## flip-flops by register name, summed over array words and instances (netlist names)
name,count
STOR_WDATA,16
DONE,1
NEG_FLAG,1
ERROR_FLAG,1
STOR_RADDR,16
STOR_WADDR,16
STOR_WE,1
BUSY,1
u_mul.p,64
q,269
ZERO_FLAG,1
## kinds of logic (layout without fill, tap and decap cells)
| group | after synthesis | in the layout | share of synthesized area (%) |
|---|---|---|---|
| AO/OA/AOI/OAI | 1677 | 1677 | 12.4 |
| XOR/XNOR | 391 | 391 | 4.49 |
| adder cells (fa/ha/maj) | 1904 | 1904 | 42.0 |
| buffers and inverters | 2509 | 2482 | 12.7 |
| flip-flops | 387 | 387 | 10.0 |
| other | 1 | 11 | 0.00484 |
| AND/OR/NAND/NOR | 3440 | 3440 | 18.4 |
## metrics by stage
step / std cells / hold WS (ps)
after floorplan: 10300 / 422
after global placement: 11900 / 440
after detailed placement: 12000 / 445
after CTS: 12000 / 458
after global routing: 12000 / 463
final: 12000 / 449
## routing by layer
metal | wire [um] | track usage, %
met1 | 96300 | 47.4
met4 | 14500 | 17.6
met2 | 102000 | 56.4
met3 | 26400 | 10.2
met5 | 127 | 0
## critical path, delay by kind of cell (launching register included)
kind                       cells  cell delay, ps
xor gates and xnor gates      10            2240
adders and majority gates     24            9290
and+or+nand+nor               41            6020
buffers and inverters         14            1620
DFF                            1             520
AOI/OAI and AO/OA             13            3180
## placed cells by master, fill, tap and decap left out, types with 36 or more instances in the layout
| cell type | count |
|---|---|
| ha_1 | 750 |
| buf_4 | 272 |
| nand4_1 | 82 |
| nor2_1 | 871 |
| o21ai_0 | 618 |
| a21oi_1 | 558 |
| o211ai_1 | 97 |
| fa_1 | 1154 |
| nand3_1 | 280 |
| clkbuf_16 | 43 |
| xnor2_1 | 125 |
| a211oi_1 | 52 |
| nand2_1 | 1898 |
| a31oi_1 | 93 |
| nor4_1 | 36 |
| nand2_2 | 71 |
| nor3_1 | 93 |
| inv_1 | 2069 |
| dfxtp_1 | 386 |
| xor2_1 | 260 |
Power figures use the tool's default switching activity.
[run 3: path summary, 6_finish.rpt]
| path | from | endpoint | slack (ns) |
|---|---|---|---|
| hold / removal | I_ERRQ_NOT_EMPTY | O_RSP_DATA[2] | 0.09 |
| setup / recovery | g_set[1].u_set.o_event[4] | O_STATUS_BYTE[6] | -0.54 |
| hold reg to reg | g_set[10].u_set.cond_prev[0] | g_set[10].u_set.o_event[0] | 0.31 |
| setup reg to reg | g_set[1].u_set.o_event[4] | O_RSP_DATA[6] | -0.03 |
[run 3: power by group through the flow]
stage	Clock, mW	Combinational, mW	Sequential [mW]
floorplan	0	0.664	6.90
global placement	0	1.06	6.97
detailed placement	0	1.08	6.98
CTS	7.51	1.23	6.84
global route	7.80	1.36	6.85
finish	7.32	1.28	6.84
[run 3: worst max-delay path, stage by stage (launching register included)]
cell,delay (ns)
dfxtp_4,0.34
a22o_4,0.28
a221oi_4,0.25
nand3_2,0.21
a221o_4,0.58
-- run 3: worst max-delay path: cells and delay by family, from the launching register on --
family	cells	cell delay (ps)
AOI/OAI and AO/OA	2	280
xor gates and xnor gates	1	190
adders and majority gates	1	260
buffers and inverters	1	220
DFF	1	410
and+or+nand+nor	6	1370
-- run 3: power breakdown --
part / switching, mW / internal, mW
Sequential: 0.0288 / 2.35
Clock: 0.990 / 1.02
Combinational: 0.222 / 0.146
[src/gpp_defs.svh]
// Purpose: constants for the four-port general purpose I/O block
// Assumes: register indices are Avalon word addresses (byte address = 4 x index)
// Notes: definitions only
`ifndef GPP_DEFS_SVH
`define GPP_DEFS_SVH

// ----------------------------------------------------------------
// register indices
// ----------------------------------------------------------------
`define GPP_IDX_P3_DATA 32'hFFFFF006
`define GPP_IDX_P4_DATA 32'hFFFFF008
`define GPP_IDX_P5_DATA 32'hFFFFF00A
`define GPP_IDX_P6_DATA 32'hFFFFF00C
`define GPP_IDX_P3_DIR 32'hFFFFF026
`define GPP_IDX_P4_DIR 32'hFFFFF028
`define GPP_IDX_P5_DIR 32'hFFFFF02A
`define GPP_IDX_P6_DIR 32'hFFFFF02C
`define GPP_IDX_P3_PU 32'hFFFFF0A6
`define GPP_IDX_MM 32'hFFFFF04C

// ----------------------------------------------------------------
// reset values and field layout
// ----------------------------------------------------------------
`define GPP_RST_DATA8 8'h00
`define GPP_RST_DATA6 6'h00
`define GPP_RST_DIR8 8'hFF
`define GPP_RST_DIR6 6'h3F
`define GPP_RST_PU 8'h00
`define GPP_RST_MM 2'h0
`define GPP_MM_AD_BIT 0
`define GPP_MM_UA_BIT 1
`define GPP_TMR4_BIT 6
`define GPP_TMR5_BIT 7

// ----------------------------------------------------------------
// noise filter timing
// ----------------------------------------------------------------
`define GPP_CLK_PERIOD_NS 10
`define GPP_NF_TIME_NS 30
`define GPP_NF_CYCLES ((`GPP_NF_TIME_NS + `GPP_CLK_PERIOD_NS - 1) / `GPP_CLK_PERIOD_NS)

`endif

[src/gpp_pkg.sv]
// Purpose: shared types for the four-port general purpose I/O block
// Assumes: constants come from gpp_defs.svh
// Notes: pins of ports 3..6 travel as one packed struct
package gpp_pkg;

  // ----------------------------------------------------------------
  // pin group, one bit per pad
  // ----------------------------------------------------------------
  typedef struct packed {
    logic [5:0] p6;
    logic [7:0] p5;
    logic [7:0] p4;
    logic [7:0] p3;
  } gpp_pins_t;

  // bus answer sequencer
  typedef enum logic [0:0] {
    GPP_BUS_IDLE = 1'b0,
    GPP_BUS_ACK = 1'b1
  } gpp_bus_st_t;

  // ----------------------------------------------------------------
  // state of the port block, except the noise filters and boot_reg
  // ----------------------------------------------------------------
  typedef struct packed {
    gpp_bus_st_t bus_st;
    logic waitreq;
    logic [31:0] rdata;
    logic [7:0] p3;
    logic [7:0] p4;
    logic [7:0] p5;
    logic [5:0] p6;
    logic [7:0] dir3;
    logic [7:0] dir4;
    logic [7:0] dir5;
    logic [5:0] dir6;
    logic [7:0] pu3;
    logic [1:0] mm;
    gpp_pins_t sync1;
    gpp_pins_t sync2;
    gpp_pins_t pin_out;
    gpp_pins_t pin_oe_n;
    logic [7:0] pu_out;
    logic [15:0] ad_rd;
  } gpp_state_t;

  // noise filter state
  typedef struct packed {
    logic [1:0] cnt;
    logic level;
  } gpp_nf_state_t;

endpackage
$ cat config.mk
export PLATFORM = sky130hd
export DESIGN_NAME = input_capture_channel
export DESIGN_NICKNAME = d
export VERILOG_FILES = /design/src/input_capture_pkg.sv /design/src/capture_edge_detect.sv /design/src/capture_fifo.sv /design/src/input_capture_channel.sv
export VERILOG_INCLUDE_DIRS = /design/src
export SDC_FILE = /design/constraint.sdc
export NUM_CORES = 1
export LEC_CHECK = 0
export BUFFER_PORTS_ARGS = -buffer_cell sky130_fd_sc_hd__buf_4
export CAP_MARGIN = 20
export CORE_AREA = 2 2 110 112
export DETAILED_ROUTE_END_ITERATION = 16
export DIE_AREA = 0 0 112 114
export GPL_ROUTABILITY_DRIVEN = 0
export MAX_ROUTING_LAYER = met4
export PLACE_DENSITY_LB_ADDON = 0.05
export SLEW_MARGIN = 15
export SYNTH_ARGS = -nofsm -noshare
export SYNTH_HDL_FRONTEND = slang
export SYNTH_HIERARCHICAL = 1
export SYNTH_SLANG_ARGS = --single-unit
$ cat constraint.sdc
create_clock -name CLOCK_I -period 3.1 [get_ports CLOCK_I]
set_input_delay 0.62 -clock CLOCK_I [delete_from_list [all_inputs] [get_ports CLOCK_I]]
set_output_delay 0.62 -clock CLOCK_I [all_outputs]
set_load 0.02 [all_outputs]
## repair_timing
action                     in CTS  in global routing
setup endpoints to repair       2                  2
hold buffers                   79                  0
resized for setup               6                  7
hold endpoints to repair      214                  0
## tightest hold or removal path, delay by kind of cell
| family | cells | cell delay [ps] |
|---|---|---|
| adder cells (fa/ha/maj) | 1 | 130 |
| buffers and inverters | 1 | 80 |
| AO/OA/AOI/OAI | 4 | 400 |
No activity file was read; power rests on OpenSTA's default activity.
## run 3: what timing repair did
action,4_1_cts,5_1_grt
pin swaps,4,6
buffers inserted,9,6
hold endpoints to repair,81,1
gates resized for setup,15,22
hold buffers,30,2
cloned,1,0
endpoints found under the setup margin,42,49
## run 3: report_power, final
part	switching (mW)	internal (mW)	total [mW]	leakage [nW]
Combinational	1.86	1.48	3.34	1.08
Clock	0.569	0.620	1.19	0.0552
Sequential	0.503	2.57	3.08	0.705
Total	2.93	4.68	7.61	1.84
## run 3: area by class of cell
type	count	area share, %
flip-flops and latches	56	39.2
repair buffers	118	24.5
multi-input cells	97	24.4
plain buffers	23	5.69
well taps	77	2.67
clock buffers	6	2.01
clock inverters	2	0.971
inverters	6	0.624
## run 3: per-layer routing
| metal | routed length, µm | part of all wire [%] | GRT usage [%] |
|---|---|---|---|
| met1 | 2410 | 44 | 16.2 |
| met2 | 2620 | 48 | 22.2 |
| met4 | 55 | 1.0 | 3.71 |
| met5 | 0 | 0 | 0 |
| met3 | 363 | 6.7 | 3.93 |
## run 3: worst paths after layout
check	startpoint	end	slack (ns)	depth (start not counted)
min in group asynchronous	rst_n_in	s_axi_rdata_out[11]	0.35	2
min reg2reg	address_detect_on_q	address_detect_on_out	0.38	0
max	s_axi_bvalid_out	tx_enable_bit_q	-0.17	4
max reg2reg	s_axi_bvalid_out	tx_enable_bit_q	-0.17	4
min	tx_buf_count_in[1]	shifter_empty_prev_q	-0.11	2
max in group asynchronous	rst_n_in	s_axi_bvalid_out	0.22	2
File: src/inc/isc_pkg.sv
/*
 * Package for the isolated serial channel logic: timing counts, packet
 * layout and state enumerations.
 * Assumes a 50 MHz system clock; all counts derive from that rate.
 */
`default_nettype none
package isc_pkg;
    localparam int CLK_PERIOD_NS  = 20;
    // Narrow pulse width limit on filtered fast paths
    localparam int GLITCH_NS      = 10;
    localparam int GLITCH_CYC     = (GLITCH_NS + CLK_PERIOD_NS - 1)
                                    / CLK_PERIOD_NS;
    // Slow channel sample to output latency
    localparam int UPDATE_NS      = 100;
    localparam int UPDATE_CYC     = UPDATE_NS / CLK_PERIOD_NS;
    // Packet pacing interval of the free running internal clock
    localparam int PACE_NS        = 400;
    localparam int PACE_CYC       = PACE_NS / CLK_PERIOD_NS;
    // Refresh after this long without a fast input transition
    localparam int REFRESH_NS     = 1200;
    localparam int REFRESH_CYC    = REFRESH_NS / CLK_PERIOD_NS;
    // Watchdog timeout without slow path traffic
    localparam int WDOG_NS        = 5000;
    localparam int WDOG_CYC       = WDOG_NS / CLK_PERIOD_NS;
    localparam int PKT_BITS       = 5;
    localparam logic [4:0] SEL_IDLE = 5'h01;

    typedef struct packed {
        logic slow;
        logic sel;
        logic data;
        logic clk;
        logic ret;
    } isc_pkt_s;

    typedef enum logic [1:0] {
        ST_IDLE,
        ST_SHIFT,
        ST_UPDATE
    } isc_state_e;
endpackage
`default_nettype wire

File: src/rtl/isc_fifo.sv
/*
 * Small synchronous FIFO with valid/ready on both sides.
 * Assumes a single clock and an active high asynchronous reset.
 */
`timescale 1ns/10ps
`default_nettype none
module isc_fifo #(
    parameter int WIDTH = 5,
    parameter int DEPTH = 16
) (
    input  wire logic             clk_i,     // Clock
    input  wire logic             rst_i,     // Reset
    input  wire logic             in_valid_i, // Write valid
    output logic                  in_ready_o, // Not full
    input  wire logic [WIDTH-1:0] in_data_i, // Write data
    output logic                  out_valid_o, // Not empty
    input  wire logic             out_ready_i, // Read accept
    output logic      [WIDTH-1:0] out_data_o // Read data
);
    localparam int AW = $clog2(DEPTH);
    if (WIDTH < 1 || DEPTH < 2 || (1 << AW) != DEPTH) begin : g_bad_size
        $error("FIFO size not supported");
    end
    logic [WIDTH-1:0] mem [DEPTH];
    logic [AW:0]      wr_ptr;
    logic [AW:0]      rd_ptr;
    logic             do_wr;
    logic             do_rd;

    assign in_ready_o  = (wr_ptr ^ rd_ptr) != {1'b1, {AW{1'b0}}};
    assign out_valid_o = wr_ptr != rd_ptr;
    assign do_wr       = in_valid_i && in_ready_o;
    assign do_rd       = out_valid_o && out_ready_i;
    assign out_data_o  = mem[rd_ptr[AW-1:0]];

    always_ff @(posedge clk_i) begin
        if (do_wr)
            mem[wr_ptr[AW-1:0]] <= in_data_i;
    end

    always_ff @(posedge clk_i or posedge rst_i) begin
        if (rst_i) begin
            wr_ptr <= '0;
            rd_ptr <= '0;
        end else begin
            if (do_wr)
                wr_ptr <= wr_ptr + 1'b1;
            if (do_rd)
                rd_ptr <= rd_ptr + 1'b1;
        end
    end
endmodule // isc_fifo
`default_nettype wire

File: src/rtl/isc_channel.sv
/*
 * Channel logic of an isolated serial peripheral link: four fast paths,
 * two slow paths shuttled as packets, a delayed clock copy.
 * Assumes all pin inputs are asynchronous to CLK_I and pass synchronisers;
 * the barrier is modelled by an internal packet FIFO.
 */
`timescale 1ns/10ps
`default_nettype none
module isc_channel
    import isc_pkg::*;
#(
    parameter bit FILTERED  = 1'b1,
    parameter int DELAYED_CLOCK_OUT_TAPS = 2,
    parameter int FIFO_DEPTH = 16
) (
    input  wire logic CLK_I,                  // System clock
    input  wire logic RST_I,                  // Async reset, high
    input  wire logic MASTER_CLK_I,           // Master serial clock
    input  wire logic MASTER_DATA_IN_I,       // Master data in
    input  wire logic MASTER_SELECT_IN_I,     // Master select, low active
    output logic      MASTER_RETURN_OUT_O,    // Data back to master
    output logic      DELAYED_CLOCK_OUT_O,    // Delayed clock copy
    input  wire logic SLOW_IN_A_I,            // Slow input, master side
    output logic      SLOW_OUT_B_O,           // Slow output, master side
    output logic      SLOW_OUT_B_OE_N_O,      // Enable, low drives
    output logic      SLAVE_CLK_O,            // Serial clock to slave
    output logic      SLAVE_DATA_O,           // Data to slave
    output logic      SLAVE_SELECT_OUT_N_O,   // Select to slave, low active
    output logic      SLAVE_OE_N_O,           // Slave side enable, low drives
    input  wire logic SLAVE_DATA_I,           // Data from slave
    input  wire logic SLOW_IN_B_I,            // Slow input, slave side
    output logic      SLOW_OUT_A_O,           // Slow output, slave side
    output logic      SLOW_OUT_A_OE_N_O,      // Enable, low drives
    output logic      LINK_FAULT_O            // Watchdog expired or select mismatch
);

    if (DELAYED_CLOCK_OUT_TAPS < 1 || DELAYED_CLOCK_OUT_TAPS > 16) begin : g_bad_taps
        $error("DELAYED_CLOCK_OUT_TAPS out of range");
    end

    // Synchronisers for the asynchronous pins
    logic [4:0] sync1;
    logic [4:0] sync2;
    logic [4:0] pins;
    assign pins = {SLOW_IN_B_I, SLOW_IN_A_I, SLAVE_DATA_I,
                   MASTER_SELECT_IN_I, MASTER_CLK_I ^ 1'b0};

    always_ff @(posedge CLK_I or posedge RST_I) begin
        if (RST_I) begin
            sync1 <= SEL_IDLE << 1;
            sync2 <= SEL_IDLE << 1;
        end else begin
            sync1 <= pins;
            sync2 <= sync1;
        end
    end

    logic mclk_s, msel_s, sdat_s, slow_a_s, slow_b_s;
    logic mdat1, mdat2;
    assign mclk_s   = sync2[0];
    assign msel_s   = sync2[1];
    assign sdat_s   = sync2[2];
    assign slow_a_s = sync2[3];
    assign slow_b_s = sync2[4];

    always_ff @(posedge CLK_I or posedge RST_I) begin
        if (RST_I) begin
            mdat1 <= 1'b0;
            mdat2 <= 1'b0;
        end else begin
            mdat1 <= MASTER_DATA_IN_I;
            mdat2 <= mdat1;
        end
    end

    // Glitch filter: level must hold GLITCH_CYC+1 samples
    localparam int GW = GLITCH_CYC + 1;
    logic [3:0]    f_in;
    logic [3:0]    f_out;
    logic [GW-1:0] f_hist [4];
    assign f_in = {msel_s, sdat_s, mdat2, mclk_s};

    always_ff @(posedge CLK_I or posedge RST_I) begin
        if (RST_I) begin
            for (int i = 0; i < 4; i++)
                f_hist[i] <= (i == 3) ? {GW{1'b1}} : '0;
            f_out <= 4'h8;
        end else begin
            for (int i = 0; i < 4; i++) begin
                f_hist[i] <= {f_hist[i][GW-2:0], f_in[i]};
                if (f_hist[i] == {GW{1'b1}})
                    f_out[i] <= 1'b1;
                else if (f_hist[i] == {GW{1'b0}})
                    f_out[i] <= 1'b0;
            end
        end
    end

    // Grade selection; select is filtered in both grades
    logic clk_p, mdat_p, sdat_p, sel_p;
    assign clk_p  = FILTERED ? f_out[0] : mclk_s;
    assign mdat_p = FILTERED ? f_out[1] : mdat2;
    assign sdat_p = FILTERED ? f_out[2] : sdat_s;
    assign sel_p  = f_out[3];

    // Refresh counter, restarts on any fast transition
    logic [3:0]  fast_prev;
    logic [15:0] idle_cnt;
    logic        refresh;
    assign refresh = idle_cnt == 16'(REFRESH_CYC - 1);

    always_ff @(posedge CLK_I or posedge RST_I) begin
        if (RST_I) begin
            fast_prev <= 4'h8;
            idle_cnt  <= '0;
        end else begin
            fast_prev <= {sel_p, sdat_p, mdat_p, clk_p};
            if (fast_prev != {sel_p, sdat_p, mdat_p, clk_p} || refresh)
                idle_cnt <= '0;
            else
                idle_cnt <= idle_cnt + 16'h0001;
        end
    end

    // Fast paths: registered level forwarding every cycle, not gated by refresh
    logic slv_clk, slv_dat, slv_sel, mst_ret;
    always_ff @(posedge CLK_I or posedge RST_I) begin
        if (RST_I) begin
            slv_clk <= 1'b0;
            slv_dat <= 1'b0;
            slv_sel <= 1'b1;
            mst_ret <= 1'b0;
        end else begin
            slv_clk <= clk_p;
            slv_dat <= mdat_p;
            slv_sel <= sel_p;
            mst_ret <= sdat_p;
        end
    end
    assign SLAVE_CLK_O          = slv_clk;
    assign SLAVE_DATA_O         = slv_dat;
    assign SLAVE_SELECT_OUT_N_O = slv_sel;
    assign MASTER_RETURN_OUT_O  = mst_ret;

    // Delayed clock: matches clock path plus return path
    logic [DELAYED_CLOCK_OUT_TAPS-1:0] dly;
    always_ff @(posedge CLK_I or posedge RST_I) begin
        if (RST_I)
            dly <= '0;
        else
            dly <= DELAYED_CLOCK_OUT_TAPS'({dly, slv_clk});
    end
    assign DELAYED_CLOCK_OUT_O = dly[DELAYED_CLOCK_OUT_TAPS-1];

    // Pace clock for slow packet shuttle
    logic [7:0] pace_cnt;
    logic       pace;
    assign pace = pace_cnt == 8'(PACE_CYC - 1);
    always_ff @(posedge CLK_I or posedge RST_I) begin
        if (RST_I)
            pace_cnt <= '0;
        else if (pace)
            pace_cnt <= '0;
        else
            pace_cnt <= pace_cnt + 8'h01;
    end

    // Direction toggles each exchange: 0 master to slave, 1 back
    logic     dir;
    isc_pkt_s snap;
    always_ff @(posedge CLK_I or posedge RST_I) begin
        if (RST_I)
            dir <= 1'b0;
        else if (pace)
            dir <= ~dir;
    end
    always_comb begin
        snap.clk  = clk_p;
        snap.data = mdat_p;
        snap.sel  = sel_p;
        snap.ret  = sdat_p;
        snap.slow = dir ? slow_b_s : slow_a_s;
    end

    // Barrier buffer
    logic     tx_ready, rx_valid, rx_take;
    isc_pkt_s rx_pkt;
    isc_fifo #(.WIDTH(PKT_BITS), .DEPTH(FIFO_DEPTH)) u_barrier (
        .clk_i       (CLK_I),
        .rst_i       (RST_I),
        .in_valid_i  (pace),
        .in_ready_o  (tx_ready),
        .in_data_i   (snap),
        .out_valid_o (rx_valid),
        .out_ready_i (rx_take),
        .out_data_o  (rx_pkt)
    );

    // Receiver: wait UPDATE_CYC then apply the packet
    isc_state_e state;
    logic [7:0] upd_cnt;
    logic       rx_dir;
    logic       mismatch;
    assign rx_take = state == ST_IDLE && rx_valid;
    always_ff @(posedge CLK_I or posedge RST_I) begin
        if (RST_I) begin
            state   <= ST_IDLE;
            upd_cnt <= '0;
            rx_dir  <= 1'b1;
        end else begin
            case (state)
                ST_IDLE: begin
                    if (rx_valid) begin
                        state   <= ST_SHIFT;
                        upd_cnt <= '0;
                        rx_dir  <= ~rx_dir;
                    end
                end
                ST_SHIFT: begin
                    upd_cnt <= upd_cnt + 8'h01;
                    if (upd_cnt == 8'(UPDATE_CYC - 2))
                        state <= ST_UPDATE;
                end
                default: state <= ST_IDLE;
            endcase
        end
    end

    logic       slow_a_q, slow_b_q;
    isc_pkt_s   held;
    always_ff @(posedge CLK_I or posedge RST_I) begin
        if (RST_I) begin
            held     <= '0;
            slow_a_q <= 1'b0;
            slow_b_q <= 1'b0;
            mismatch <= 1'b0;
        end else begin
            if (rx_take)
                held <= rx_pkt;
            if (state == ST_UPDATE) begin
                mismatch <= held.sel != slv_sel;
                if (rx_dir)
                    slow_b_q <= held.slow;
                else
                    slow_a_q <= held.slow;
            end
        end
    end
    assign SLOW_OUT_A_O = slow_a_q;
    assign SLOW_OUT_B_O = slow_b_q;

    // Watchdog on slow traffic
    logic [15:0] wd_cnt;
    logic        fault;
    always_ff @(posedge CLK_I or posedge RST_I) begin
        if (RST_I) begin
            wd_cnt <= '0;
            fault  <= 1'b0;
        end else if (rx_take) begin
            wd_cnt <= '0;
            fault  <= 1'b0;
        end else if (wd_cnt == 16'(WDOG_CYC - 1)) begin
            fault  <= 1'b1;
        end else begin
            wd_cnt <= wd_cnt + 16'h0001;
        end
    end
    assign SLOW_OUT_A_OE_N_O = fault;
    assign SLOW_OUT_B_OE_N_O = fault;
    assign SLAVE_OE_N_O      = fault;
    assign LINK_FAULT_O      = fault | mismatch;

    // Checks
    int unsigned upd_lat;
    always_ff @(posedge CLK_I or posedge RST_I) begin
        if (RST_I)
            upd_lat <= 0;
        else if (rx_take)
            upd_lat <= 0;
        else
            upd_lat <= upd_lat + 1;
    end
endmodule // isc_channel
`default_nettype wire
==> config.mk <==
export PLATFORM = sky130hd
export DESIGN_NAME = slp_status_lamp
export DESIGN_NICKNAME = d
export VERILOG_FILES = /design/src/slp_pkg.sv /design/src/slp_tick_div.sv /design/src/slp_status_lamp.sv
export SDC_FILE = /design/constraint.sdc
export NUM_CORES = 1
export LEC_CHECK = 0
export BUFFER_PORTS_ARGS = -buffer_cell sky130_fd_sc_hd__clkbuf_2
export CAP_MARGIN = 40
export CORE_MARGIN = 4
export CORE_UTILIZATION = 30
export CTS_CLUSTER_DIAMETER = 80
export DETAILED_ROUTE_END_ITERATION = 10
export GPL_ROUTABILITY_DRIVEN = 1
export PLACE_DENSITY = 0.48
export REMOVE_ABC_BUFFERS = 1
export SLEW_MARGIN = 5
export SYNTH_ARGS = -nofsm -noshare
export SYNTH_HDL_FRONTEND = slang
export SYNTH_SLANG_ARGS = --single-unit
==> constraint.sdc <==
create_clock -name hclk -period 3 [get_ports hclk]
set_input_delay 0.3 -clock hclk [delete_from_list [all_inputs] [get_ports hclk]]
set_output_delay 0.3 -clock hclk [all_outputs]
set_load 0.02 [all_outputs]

- [Required action] Within the listing above, the range opens at the line with "1904 | 42.0 |" and closes at the line with "met1 | 96300 | 47.4". Reproduce exactly the lines of that range, including both ends.

- [Exercise response]
| adder cells (fa/ha/maj) | 1904 | 1904 | 42.0 |
| buffers and inverters | 2509 | 2482 | 12.7 |
| flip-flops | 387 | 387 | 10.0 |
| other | 1 | 11 | 0.00484 |
| AND/OR/NAND/NOR | 3440 | 3440 | 18.4 |
## metrics by stage
step / std cells / hold WS (ps)
after floorplan: 10300 / 422
after global placement: 11900 / 440
after detailed placement: 12000 / 445
after CTS: 12000 / 458
after global routing: 12000 / 463
final: 12000 / 449
## routing by layer
metal | wire [um] | track usage, %
met1 | 96300 | 47.4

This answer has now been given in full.